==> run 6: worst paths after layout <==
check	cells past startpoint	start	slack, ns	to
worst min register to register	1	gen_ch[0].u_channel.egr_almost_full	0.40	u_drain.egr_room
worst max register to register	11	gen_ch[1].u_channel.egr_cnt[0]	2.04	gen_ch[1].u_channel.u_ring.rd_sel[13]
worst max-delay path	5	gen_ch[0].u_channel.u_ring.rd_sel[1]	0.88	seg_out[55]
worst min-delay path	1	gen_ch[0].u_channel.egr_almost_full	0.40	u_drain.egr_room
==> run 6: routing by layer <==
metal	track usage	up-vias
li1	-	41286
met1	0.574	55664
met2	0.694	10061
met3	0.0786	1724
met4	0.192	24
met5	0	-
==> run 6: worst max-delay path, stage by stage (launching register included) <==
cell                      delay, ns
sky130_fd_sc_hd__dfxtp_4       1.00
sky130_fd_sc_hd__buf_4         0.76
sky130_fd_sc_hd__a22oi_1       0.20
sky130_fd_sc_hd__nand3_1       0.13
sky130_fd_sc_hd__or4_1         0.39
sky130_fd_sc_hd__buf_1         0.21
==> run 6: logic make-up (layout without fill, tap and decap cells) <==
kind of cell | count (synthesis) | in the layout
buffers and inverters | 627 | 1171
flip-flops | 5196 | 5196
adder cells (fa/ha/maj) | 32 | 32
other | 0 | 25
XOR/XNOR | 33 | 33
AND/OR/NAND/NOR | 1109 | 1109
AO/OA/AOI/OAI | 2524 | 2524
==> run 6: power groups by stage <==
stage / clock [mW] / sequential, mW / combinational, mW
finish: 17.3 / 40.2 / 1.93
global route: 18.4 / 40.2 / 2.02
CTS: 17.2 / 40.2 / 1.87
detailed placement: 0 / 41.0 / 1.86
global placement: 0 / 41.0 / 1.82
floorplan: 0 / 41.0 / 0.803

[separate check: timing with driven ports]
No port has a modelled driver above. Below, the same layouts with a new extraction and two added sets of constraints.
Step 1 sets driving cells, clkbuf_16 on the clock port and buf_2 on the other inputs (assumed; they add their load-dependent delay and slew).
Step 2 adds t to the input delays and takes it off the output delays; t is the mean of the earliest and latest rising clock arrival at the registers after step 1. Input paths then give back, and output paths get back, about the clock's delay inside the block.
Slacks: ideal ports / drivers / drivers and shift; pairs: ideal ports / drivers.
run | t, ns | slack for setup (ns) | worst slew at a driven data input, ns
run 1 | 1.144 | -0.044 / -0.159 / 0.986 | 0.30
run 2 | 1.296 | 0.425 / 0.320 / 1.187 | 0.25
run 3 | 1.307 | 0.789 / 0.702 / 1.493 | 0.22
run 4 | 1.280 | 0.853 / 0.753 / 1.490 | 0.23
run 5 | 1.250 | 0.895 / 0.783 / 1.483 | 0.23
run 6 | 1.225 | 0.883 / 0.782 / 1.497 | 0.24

□ □ □ □ □ □ □

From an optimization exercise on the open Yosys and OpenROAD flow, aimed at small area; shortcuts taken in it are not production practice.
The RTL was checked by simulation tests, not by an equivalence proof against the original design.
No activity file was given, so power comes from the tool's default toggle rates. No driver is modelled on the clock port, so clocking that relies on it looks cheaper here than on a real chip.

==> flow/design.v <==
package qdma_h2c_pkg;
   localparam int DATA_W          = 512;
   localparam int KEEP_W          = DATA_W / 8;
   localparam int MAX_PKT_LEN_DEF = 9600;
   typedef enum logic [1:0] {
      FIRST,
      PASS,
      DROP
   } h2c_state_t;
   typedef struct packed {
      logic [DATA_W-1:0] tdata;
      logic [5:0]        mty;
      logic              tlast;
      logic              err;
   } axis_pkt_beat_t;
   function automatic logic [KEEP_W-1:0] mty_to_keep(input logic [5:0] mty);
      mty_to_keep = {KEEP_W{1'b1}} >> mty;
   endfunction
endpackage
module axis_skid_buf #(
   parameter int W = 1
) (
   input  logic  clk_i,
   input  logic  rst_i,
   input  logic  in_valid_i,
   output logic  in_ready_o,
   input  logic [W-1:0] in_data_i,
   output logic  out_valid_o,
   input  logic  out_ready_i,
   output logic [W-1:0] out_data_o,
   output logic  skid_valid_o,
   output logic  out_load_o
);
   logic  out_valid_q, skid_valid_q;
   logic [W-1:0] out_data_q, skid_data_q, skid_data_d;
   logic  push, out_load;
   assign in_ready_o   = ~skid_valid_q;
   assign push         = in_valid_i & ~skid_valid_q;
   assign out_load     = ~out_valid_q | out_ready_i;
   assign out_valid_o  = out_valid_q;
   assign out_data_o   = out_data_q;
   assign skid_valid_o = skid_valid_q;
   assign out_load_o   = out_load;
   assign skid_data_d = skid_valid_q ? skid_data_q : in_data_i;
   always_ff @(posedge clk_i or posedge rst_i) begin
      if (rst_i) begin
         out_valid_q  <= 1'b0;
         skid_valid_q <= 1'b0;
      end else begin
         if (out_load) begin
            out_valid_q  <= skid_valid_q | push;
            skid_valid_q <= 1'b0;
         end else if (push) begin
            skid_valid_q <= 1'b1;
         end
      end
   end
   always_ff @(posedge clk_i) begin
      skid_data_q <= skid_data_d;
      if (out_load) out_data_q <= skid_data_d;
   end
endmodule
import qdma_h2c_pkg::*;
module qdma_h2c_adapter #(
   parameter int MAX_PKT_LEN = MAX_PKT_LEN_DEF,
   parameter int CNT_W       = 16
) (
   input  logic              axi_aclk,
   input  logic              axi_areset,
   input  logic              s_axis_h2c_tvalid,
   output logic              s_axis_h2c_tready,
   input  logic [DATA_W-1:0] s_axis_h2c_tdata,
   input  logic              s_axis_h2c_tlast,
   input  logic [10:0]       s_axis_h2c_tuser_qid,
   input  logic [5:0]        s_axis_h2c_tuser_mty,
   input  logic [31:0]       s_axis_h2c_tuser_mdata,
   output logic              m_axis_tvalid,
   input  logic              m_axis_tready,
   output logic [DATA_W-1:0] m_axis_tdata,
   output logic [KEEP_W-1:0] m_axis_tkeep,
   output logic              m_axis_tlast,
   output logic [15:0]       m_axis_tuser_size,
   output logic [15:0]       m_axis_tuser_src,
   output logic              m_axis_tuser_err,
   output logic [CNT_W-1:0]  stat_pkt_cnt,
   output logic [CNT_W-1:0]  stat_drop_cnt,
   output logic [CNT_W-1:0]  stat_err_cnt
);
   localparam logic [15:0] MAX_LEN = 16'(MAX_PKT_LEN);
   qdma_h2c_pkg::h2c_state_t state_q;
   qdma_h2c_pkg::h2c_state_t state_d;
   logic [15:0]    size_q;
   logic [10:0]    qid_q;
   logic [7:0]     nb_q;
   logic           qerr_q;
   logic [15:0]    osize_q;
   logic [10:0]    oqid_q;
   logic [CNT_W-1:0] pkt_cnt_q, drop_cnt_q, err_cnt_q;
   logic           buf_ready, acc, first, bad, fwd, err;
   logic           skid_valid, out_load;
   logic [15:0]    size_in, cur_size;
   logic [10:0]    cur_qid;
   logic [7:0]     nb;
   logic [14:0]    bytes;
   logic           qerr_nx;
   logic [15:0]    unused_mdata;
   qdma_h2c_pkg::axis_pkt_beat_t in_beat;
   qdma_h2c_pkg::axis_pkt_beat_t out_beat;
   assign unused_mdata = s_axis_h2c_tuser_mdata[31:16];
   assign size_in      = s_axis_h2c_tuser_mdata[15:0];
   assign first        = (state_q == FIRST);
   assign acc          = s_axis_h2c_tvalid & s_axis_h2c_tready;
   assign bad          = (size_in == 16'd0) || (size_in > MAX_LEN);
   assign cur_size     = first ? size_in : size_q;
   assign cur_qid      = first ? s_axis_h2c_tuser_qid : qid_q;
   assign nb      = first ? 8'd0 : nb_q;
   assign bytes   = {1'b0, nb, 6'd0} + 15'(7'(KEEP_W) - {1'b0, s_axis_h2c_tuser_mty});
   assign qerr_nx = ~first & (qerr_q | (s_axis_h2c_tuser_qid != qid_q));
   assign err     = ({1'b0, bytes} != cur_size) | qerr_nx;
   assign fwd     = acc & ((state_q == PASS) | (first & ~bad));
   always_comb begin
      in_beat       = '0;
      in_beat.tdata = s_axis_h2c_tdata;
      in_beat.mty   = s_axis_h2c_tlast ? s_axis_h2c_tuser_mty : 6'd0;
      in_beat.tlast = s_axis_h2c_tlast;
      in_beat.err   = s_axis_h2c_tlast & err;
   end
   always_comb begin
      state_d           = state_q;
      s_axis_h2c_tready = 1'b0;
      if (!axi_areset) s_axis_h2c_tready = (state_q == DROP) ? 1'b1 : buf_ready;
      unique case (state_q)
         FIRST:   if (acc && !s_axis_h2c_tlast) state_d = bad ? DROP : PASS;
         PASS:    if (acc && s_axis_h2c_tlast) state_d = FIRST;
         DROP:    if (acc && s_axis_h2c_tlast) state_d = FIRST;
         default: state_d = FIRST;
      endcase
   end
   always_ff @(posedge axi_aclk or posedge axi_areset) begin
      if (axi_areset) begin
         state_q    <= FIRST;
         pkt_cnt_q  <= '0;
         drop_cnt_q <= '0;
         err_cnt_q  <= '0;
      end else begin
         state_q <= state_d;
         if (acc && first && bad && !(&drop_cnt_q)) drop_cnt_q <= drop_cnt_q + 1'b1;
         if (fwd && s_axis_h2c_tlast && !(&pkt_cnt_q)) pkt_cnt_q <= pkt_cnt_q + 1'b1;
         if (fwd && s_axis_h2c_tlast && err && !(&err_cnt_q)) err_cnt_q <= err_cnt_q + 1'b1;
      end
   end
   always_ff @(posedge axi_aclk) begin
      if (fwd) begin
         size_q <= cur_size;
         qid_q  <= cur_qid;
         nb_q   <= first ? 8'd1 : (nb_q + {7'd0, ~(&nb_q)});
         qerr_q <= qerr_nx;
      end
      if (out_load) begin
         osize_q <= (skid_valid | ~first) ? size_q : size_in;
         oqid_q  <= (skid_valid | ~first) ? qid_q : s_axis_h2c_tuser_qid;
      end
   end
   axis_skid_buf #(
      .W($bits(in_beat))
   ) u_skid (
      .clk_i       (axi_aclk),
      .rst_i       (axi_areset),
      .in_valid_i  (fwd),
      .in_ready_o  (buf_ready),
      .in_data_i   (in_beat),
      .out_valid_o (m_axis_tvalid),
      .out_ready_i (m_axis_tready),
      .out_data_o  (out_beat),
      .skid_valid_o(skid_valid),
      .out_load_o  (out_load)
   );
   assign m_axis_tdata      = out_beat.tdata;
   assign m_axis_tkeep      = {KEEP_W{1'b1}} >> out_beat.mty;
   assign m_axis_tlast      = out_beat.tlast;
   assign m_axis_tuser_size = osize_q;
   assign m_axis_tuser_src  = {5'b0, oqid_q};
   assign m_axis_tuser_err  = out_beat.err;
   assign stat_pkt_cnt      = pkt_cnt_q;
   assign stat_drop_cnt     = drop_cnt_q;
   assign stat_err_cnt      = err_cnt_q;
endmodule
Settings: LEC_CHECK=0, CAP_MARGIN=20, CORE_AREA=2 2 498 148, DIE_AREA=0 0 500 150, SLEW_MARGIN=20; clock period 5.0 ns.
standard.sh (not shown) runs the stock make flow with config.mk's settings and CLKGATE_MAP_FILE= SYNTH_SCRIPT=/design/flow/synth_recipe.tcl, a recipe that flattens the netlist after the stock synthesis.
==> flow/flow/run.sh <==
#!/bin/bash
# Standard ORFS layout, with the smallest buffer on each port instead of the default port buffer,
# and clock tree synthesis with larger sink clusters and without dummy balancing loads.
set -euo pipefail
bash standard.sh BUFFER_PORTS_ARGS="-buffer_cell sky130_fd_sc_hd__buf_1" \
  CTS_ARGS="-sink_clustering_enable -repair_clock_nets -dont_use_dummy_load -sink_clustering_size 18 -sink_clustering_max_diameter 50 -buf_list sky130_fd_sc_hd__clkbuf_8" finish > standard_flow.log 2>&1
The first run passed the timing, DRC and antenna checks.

□ □ □ □ □ □ □

**Exercise details:** Scan the material above for the word "global", and copy each line where it appears.

**Task answer:**
global route: 18.4 / 40.2 / 2.02
global placement: 0 / 41.0 / 1.82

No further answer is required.